Gene therapy in the treatment of aromatic L -amino acid decarboxylase deficiency

Abstract

Aromatic L-amino acid decarboxylase deficiency is an autosomal recessive neurodevelopmental disorder caused by pathogenic variants of the DDC gene. The disease manifests already in newborns and infants. The presentation includes neurological symptoms, a significant delay in motor development and oculogyric crisis. Currently, gene therapy is successfully used in the treatment of aromatic L-amino acid decarboxylase deficiency. Until recently, no effective treatment for the disorder was known. The affected children died in the first decades of life. Gene therapy is a new and promising therapeutic strategy. The first genetic therapies for aromatic L-amino acid decarboxylase deficiency were implemented in the United States. The treated children recovered very quickly, began to sit up, stand, and even attempted to walk. For the first time in Europe, this method was used in 2019 in Poland, at the Interventional NeuroTherapy Centre at Bródno Hospital in Warsaw, with the involvement of a team of specialists under the leadership of Professor Mirosław Ząbek and Professor Krzysztof Bankiewicz.
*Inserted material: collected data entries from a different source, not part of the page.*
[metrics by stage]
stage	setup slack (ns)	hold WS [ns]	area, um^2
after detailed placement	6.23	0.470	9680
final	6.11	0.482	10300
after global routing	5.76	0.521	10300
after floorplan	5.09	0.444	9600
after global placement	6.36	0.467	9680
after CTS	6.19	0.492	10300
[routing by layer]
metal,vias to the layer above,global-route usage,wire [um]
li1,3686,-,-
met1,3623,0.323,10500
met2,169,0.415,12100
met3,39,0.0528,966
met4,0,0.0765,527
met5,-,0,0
$ cat config.mk
export PLATFORM = sky130hd
export DESIGN_NAME = game_session_sequencer
export DESIGN_NICKNAME = d
export VERILOG_FILES = /design/src/rtl/game_session_sequencer.sv
export SDC_FILE = /design/constraint.sdc
export NUM_CORES = 1
export LEC_CHECK = 0
export BUFFER_PORTS_ARGS = -buffer_cell sky130_fd_sc_hd__buf_2
export CAP_MARGIN = 15
export CORE_AREA = 10 10 186 188
export CTS_CLUSTER_SIZE = 16
export DETAILED_ROUTE_END_ITERATION = 6
export DIE_AREA = 0 0 196 198
export GPL_ROUTABILITY_DRIVEN = 0
export PLACE_DENSITY_LB_ADDON = 0.2
export SYNTH_ARGS = -nofsm -noshare
export SYNTH_HDL_FRONTEND = slang
export SYNTH_SLANG_ARGS = --single-unit
$ cat constraint.sdc
create_clock -name clk -period 8 [get_ports clk]
set_input_delay 0.4 -clock clk [delete_from_list [all_inputs] [get_ports clk]]
set_output_delay 0.4 -clock clk [all_outputs]
set_load 0.01 [all_outputs]
File: config.mk
export PLATFORM = sky130hd
export DESIGN_NAME = fpu_arb_flat
export DESIGN_NICKNAME = d
export VERILOG_FILES = /design/src/rtl/fpu_arb_if.sv /design/src/rtl/fpu_arb.sv /design/src/flat_wrapper.sv
export SDC_FILE = /design/constraint.sdc
export NUM_CORES = 1
export LEC_CHECK = 0
export BUFFER_PORTS_ARGS = -buffer_cell sky130_fd_sc_hd__buf_2
export CAP_MARGIN = 20
export CORE_AREA = 2 2 159 161
export CTS_CLUSTER_DIAMETER = 40
export DETAILED_ROUTE_END_ITERATION = 8
export DIE_AREA = 0 0 161 163
export PLACE_DENSITY = 0.6
export SYNTH_ARGS = -nofsm -noshare
export SYNTH_HDL_FRONTEND = slang
export SYNTH_SLANG_ARGS = --single-unit
File: constraint.sdc
create_clock -name clk_i -period 4.7 [get_ports clk_i]
set_input_delay 0.94 -clock clk_i [delete_from_list [all_inputs] [get_ports clk_i]]
set_output_delay 0.94 -clock clk_i [all_outputs]
set_load 0.005 [all_outputs]
File: src/rtl/fpu_arb_if.sv
// Signal bundle between fpu_arb and its environment: two request ports, the FPU
// issue/response handshakes, the register-file write-back port and the hazard query.
interface fpu_arb_if #(
    parameter int DATA_W = 32,
    parameter int TAG_W  = 5
);
    logic                  req0_valid_i;
    logic                  req0_ready_o;
    logic [3:0]            req0_op_i;
    logic                  req0_op_mod_i;
    logic [3*DATA_W-1:0]   req0_operands_i;
    logic [TAG_W-1:0]      req0_tag_i;

    logic                  req1_valid_i;
    logic                  req1_ready_o;
    logic [3:0]            req1_op_i;
    logic                  req1_op_mod_i;
    logic [3*DATA_W-1:0]   req1_operands_i;
    logic [TAG_W-1:0]      req1_tag_i;

    logic                  fpu_in_valid_o;
    logic                  fpu_in_ready_i;
    logic [3:0]            fpu_op_o;
    logic                  fpu_op_mod_o;
    logic [3*DATA_W-1:0]   fpu_operands_o;
    logic [TAG_W-1:0]      fpu_tag_o;

    logic                  fpu_out_valid_i;
    logic                  fpu_out_ready_o;
    logic [DATA_W-1:0]     fpu_result_i;
    logic [TAG_W-1:0]      fpu_tag_i;

    logic                  wb_wren_o;
    logic [TAG_W-1:0]      wb_waddr_o;
    logic [DATA_W-1:0]     wb_wdata_o;

    logic [TAG_W-1:0]      hz_addr_i;
    logic                  hz_pending_o;
    logic                  busy_o;
    logic                  err_o;

    modport slave (
        input  req0_valid_i, req0_op_i, req0_op_mod_i, req0_operands_i, req0_tag_i,
        output req0_ready_o,
        input  req1_valid_i, req1_op_i, req1_op_mod_i, req1_operands_i, req1_tag_i,
        output req1_ready_o,
        output fpu_in_valid_o, fpu_op_o, fpu_op_mod_o, fpu_operands_o, fpu_tag_o,
        input  fpu_in_ready_i,
        input  fpu_out_valid_i, fpu_result_i, fpu_tag_i,
        output fpu_out_ready_o,
        output wb_wren_o, wb_waddr_o, wb_wdata_o,
        input  hz_addr_i,
        output hz_pending_o, busy_o, err_o
    );

    modport master (
        output req0_valid_i, req0_op_i, req0_op_mod_i, req0_operands_i, req0_tag_i,
        input  req0_ready_o,
        output req1_valid_i, req1_op_i, req1_op_mod_i, req1_operands_i, req1_tag_i,
        input  req1_ready_o,
        input  fpu_in_valid_o, fpu_op_o, fpu_op_mod_o, fpu_operands_o, fpu_tag_o,
        output fpu_in_ready_i,
        output fpu_out_valid_i, fpu_result_i, fpu_tag_i,
        input  fpu_out_ready_o,
        input  wb_wren_o, wb_waddr_o, wb_wdata_o,
        output hz_addr_i,
        input  hz_pending_o, busy_o, err_o
    );
endinterface

File: src/rtl/fpu_arb.sv
// Two-port round-robin FPU issue arbiter with a per-register pending scoreboard,
// in-flight limit and a one-cycle registered register-file write-back.
module fpu_arb #(
    parameter int DATA_W       = 32,
    parameter int TAG_W        = 5,
    parameter int MAX_INFLIGHT = 4
) (
    input  logic     clk_i,
    input  logic     rst_ni,
    fpu_arb_if.slave bus
);
    localparam int NREG  = 1 << TAG_W;
    localparam int CNT_W = $clog2(MAX_INFLIGHT + 1);
    localparam int PAY_W = 4 + 1 + 3 * DATA_W + TAG_W;

    localparam logic [CNT_W-1:0] CNT_LIMIT = CNT_W'(MAX_INFLIGHT);
    localparam logic [CNT_W-1:0] CNT_ZERO  = {CNT_W{1'b0}};
    localparam logic [CNT_W-1:0] CNT_ONE   = CNT_W'(32'd1);
    localparam logic [CNT_W-1:0] CNT_SAT   = {CNT_W{1'b1}};

    logic [NREG-1:0]   pending_q, pending_d;
    logic [CNT_W-1:0]  inflight_q, inflight_d;
    logic              rr_q, rr_d;
    logic              err_q, err_d;
    logic              wb_wren_q, wb_wren_d;
    logic [TAG_W-1:0]  wb_waddr_q, wb_waddr_d;
    logic [DATA_W-1:0] wb_wdata_q, wb_wdata_d;

    logic              slot_free_s;
    logic              elig0_s, elig1_s;
    logic              winner_s;
    logic              in_valid_s;
    logic              accept_s;
    logic              resp_s;
    logic              resp_err_s;
    logic [TAG_W-1:0]  win_tag_s;
    logic [PAY_W-1:0]  pay0_s, pay1_s, fpu_pay_s;

    assign slot_free_s = (inflight_q < CNT_LIMIT);
    assign elig0_s     = bus.req0_valid_i & ~pending_q[bus.req0_tag_i] & slot_free_s;
    assign elig1_s     = bus.req1_valid_i & ~pending_q[bus.req1_tag_i] & slot_free_s;
    assign in_valid_s  = elig0_s | elig1_s;
    assign accept_s    = in_valid_s & bus.fpu_in_ready_i;
    assign resp_s      = bus.fpu_out_valid_i;
    // A response is suspicious if nothing was outstanding or its register was never issued.
    assign resp_err_s  = resp_s & ((inflight_q == CNT_ZERO) | ~pending_q[bus.fpu_tag_i]);

    assign pay0_s = {bus.req0_op_i, bus.req0_op_mod_i, bus.req0_operands_i, bus.req0_tag_i};
    assign pay1_s = {bus.req1_op_i, bus.req1_op_mod_i, bus.req1_operands_i, bus.req1_tag_i};

    // Round-robin pick between the eligible ports.
    always_comb begin
        winner_s = 1'b0;
        if (elig0_s && elig1_s) begin
            winner_s = rr_q;
        end else if (elig1_s) begin
            winner_s = 1'b1;
        end else begin
            winner_s = 1'b0;
        end
    end

    // Steer the winner's payload to the FPU, zeroed while nothing is eligible.
    always_comb begin
        fpu_pay_s = {PAY_W{1'b0}};
        win_tag_s = bus.req0_tag_i;
        if (!in_valid_s) begin
            fpu_pay_s = {PAY_W{1'b0}};
        end else if (winner_s) begin
            fpu_pay_s = pay1_s;
        end else begin
            fpu_pay_s = pay0_s;
        end
        if (winner_s) begin
            win_tag_s = bus.req1_tag_i;
        end else begin
            win_tag_s = bus.req0_tag_i;
        end
    end

    assign {bus.fpu_op_o, bus.fpu_op_mod_o, bus.fpu_operands_o, bus.fpu_tag_o} = fpu_pay_s;
    assign bus.fpu_in_valid_o  = in_valid_s;
    assign bus.req0_ready_o    = accept_s & ~winner_s;
    assign bus.req1_ready_o    = accept_s & winner_s;
    assign bus.fpu_out_ready_o = 1'b1;

    // Scoreboard, counter, arbitration pointer and write-back next state.
    always_comb begin
        pending_d  = pending_q;
        inflight_d = inflight_q;
        rr_d       = rr_q;
        err_d      = err_q | resp_err_s;
        wb_wren_d  = resp_s;
        wb_waddr_d = wb_waddr_q;
        wb_wdata_d = wb_wdata_q;

        // Clear before set so an issue to the same register in this cycle wins.
        if (resp_s) begin
            pending_d[bus.fpu_tag_i] = 1'b0;
            wb_waddr_d               = bus.fpu_tag_i;
            wb_wdata_d               = bus.fpu_result_i;
        end else begin
            wb_waddr_d = wb_waddr_q;
            wb_wdata_d = wb_wdata_q;
        end

        if (accept_s) begin
            pending_d[win_tag_s] = 1'b1;
            rr_d                 = ~winner_s;
        end else begin
            rr_d = rr_q;
        end

        case ({accept_s, resp_s})
            2'b10: begin
                if (inflight_q != CNT_SAT) begin
                    inflight_d = inflight_q + CNT_ONE;
                end else begin
                    inflight_d = inflight_q;
                end
            end
            2'b01: begin
                if (inflight_q != CNT_ZERO) begin
                    inflight_d = inflight_q - CNT_ONE;
                end else begin
                    inflight_d = inflight_q;
                end
            end
            default: begin
                inflight_d = inflight_q;
            end
        endcase
    end

    // State registers, cleared immediately by reset.
    always_ff @(posedge clk_i or negedge rst_ni) begin
        if (!rst_ni) begin
            pending_q  <= {NREG{1'b0}};
            inflight_q <= CNT_ZERO;
            rr_q       <= 1'b0;
            err_q      <= 1'b0;
            wb_wren_q  <= 1'b0;
            wb_waddr_q <= {TAG_W{1'b0}};
            wb_wdata_q <= {DATA_W{1'b0}};
        end else begin
            pending_q  <= pending_d;
            inflight_q <= inflight_d;
            rr_q       <= rr_d;
            err_q      <= err_d;
            wb_wren_q  <= wb_wren_d;
            wb_waddr_q <= wb_waddr_d;
            wb_wdata_q <= wb_wdata_d;
        end
    end

    assign bus.wb_wren_o    = wb_wren_q;
    assign bus.wb_waddr_o   = wb_waddr_q;
    assign bus.wb_wdata_o   = wb_wdata_q;
    assign bus.err_o        = err_q;
    assign bus.busy_o       = (inflight_q != CNT_ZERO) | wb_wren_q;
    assign bus.hz_pending_o = pending_q[bus.hz_addr_i] | (wb_wren_q & (wb_waddr_q == bus.hz_addr_i));
endmodule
The therapy involves a real-time magnetic resonance imaging-guided introduction of a copy of the defective gene directly into the substantia nigra and the ventral tegmental area. Spectacular changes were observed in the first Polish patients treated with this innovative method. The children began to raise their heads soon after the procedure. Early accurate diagnosis and prompt implementation of appropriate treatment can minimise the consequences of deficient neurotransmitters in paediatric patients. This can be achieved with gene therapy, which is a chance for children affected by this rare disease.